Exercise objective
After locating the line that contains "## state kept, by" in the data below, set down exactly that line and each one after it through the line that contains "hold endpoints to", and nothing more.

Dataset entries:

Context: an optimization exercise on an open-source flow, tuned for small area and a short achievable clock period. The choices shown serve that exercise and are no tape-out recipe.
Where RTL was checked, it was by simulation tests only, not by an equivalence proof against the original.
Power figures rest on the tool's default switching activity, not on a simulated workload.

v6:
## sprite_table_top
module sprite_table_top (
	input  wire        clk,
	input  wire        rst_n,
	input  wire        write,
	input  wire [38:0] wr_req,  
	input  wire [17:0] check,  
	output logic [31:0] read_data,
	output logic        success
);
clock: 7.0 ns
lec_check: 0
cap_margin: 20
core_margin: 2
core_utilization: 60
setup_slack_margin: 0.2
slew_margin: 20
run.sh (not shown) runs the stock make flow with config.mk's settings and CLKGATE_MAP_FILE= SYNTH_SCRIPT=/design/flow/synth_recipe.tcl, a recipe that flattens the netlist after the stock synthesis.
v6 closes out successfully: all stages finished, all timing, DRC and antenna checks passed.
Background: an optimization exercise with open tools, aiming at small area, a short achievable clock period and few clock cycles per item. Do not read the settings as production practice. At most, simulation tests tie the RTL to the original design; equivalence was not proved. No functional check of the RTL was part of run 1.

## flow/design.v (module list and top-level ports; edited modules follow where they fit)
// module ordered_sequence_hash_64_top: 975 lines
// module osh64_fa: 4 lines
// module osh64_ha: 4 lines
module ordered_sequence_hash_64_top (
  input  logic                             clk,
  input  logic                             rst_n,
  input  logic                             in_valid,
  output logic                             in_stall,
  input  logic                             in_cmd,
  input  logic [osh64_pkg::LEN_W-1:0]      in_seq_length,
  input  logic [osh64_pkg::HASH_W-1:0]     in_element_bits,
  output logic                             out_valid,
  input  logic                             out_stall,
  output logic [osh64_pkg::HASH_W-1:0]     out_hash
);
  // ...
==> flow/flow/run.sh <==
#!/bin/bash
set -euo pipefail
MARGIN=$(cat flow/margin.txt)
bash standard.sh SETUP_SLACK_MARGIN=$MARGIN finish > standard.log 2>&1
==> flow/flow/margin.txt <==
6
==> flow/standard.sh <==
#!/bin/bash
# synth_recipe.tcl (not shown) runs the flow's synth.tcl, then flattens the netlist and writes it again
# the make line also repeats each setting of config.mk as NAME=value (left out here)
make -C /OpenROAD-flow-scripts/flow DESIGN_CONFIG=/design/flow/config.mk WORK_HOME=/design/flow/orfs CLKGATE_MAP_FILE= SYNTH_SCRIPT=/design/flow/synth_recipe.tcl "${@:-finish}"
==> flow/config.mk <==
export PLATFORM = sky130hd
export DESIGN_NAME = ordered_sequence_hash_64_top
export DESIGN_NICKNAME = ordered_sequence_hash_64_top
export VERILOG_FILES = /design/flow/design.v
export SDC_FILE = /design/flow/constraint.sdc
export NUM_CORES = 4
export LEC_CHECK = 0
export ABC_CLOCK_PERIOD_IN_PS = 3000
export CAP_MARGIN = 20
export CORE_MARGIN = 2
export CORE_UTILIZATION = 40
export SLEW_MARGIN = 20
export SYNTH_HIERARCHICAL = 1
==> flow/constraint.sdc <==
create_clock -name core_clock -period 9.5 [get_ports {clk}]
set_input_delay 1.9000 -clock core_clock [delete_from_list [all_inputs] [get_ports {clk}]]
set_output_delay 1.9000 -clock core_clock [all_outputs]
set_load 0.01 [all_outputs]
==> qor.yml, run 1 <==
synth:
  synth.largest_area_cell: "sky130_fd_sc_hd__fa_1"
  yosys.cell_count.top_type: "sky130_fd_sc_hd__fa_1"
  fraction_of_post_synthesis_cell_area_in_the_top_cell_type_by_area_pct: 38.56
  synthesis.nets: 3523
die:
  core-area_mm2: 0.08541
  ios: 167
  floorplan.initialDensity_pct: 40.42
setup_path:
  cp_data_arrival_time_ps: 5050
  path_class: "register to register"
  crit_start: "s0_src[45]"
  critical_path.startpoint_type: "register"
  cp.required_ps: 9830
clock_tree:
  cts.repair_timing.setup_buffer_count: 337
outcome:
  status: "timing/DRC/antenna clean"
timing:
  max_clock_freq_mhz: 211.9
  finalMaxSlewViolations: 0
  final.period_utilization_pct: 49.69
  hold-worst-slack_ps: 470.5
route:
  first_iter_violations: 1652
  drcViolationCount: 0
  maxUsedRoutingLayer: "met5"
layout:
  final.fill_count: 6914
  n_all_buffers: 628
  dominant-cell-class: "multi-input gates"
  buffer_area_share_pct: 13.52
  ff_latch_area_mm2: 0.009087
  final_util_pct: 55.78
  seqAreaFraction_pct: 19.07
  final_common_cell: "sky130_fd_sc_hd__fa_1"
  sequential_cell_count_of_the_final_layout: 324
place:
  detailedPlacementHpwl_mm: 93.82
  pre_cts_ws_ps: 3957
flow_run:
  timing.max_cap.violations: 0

--

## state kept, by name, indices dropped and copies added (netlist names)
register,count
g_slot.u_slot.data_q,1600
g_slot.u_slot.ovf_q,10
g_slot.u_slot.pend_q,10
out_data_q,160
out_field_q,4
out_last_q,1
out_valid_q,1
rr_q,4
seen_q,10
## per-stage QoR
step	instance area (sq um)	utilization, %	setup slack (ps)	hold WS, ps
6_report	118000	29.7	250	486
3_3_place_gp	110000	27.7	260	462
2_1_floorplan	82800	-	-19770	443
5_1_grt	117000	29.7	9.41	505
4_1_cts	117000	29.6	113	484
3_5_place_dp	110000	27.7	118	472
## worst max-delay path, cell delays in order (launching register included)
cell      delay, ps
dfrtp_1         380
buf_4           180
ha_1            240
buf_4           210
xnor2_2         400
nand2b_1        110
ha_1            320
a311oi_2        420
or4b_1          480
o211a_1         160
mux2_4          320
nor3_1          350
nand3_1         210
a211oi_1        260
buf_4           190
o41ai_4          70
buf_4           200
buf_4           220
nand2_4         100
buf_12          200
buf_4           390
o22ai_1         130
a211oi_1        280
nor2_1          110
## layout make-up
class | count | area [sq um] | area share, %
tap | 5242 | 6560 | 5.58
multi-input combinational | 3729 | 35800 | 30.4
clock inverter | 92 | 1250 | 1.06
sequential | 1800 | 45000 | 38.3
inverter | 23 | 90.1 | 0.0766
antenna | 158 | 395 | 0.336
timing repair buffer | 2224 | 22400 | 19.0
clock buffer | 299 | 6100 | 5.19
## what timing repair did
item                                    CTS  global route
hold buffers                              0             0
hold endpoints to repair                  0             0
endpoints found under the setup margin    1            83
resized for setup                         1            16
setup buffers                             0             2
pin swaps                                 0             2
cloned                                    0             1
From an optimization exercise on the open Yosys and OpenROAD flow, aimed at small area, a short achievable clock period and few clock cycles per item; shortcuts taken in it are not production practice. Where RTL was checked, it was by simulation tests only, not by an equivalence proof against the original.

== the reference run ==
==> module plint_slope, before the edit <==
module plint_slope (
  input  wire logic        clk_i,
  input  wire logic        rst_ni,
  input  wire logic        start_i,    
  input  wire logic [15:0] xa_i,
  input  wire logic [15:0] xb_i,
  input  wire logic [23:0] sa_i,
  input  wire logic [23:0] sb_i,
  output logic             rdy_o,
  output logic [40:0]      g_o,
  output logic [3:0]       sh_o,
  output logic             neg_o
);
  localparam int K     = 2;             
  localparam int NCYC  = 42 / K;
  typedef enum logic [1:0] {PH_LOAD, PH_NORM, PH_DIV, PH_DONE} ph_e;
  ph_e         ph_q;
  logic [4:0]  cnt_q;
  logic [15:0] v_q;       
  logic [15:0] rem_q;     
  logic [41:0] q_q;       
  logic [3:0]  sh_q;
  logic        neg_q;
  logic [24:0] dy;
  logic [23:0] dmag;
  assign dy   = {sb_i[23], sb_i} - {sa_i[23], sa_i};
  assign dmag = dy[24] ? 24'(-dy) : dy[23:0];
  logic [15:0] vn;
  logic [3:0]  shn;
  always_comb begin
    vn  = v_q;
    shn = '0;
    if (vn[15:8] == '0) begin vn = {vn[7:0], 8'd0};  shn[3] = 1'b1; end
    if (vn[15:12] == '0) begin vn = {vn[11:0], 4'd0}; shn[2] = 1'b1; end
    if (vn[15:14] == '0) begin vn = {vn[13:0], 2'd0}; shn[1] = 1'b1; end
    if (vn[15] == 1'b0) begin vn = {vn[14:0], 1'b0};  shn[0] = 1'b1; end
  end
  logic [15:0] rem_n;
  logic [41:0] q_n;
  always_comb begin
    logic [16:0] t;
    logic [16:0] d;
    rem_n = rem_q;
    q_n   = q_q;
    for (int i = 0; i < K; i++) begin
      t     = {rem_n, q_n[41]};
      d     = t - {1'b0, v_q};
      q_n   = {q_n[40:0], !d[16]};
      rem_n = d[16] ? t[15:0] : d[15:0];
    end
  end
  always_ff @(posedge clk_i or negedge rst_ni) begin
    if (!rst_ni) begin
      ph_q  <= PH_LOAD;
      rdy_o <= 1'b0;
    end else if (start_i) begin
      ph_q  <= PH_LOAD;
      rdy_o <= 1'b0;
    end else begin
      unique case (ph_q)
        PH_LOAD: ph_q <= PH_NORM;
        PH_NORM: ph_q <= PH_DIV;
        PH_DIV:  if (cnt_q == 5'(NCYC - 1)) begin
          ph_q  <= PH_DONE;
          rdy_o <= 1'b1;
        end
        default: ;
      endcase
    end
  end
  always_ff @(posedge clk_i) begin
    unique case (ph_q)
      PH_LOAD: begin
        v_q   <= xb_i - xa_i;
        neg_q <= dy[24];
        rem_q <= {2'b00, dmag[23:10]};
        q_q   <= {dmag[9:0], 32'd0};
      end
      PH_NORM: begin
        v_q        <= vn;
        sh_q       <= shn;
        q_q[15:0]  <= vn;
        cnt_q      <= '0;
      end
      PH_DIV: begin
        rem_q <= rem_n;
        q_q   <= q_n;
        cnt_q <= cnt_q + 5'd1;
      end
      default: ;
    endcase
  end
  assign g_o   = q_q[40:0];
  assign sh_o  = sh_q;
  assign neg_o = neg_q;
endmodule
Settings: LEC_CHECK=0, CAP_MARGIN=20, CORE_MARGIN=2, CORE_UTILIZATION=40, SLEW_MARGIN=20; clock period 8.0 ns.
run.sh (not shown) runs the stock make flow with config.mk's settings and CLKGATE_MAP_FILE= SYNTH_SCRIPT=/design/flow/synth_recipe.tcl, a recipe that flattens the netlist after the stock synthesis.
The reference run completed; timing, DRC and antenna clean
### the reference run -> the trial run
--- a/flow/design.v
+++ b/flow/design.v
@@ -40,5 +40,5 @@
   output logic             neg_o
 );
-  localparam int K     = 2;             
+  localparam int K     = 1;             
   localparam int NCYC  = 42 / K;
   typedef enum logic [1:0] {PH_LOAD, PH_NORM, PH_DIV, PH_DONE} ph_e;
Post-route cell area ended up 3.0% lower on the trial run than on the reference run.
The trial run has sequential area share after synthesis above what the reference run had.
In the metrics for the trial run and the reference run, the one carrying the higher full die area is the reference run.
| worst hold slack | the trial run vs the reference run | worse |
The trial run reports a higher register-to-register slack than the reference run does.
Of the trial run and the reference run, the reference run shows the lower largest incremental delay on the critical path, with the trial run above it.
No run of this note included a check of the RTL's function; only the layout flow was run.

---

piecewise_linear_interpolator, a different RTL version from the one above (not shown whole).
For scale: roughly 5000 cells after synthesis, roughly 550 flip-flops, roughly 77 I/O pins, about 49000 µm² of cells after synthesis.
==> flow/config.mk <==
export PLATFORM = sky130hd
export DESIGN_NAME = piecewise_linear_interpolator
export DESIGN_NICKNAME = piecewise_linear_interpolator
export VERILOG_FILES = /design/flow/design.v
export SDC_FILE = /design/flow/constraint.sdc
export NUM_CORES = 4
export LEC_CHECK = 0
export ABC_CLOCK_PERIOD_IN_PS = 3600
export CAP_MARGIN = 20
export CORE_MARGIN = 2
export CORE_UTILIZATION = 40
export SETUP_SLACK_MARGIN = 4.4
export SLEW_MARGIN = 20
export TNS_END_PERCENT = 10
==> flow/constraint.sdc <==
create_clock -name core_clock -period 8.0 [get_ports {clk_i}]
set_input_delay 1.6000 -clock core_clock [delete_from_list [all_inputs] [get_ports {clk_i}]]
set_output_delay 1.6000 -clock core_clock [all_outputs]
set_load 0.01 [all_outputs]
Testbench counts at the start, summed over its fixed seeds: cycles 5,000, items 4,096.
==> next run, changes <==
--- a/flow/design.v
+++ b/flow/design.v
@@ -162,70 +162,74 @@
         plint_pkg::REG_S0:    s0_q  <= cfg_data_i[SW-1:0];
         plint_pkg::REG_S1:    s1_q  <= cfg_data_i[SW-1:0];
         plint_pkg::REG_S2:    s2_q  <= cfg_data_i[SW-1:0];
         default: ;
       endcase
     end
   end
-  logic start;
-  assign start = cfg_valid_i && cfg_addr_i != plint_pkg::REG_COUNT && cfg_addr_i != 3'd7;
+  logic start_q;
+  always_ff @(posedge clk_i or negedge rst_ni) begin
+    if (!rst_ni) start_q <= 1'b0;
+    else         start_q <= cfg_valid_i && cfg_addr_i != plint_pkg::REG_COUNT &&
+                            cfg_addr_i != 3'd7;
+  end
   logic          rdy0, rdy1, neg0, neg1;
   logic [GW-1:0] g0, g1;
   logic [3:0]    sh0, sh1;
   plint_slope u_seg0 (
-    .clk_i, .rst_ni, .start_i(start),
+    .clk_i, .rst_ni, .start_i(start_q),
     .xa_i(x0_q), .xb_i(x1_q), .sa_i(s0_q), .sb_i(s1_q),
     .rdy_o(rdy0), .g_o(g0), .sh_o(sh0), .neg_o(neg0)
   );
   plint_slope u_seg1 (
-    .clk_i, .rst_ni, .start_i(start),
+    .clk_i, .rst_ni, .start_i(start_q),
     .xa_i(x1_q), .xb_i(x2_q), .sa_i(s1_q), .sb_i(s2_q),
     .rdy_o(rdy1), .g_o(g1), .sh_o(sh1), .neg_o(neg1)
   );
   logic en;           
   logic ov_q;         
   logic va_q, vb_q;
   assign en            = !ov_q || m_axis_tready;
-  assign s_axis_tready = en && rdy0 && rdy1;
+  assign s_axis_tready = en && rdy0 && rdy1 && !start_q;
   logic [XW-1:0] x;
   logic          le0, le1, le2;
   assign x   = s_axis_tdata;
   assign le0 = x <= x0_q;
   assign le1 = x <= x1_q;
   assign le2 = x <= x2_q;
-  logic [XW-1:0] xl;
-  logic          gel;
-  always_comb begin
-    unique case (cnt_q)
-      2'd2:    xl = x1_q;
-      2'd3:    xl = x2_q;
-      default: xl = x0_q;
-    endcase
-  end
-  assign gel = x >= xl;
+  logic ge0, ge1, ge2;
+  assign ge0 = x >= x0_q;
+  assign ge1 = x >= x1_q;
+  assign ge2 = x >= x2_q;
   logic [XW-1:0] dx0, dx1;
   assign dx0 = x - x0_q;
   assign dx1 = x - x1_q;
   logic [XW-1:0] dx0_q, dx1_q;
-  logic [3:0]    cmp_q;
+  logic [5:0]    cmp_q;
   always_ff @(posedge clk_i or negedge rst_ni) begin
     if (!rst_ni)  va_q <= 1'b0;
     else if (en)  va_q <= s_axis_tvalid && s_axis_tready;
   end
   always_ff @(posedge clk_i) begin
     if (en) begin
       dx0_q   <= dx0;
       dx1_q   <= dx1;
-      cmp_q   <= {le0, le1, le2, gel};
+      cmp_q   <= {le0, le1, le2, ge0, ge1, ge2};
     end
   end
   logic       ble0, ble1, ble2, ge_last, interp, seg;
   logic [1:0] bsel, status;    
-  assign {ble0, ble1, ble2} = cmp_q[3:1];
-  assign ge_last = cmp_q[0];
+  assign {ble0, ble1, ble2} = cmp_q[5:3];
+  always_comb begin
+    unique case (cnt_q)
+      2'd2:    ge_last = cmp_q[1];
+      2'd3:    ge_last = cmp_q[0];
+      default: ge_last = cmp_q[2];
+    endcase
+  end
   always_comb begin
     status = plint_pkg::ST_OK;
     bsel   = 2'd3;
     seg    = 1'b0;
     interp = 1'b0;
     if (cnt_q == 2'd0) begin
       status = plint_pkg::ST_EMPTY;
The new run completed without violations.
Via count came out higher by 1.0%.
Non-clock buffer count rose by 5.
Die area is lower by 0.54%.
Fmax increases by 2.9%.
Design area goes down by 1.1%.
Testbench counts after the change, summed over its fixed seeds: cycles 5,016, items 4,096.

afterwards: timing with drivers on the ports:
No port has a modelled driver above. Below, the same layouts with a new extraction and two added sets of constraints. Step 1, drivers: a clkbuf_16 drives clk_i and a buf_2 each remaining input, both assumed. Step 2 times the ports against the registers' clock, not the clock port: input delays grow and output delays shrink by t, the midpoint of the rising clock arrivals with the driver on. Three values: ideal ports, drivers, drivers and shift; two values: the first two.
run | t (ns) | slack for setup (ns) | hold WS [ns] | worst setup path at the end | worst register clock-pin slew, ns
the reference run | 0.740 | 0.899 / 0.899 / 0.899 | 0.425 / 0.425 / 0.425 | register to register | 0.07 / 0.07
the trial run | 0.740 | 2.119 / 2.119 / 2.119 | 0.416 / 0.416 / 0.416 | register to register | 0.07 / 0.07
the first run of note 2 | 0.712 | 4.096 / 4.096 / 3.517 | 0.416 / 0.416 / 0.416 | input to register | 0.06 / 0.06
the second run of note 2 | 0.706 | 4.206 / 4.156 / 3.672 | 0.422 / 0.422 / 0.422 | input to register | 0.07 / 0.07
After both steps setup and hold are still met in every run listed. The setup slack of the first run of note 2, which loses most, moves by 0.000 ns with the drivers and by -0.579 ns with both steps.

Expected answer
## state kept, by name, indices dropped and copies added (netlist names)
register,count
g_slot.u_slot.data_q,1600
g_slot.u_slot.ovf_q,10
g_slot.u_slot.pend_q,10
out_data_q,160
out_field_q,4
out_last_q,1
out_valid_q,1
rr_q,4
seen_q,10
## per-stage QoR
step	instance area (sq um)	utilization, %	setup slack (ps)	hold WS, ps
6_report	118000	29.7	250	486
3_3_place_gp	110000	27.7	260	462
2_1_floorplan	82800	-	-19770	443
5_1_grt	117000	29.7	9.41	505
4_1_cts	117000	29.6	113	484
3_5_place_dp	110000	27.7	118	472
## worst max-delay path, cell delays in order (launching register included)
cell      delay, ps
dfrtp_1         380
buf_4           180
ha_1            240
buf_4           210
xnor2_2         400
nand2b_1        110
ha_1            320
a311oi_2        420
or4b_1          480
o211a_1         160
mux2_4          320
nor3_1          350
nand3_1         210
a211oi_1        260
buf_4           190
o41ai_4          70
buf_4           200
buf_4           220
nand2_4         100
buf_12          200
buf_4           390
o22ai_1         130
a211oi_1        280
nor2_1          110
## layout make-up
class | count | area [sq um] | area share, %
tap | 5242 | 6560 | 5.58
multi-input combinational | 3729 | 35800 | 30.4
clock inverter | 92 | 1250 | 1.06
sequential | 1800 | 45000 | 38.3
inverter | 23 | 90.1 | 0.0766
antenna | 158 | 395 | 0.336
timing repair buffer | 2224 | 22400 | 19.0
clock buffer | 299 | 6100 | 5.19
## what timing repair did
item                                    CTS  global route
hold buffers                              0             0
hold endpoints to repair                  0             0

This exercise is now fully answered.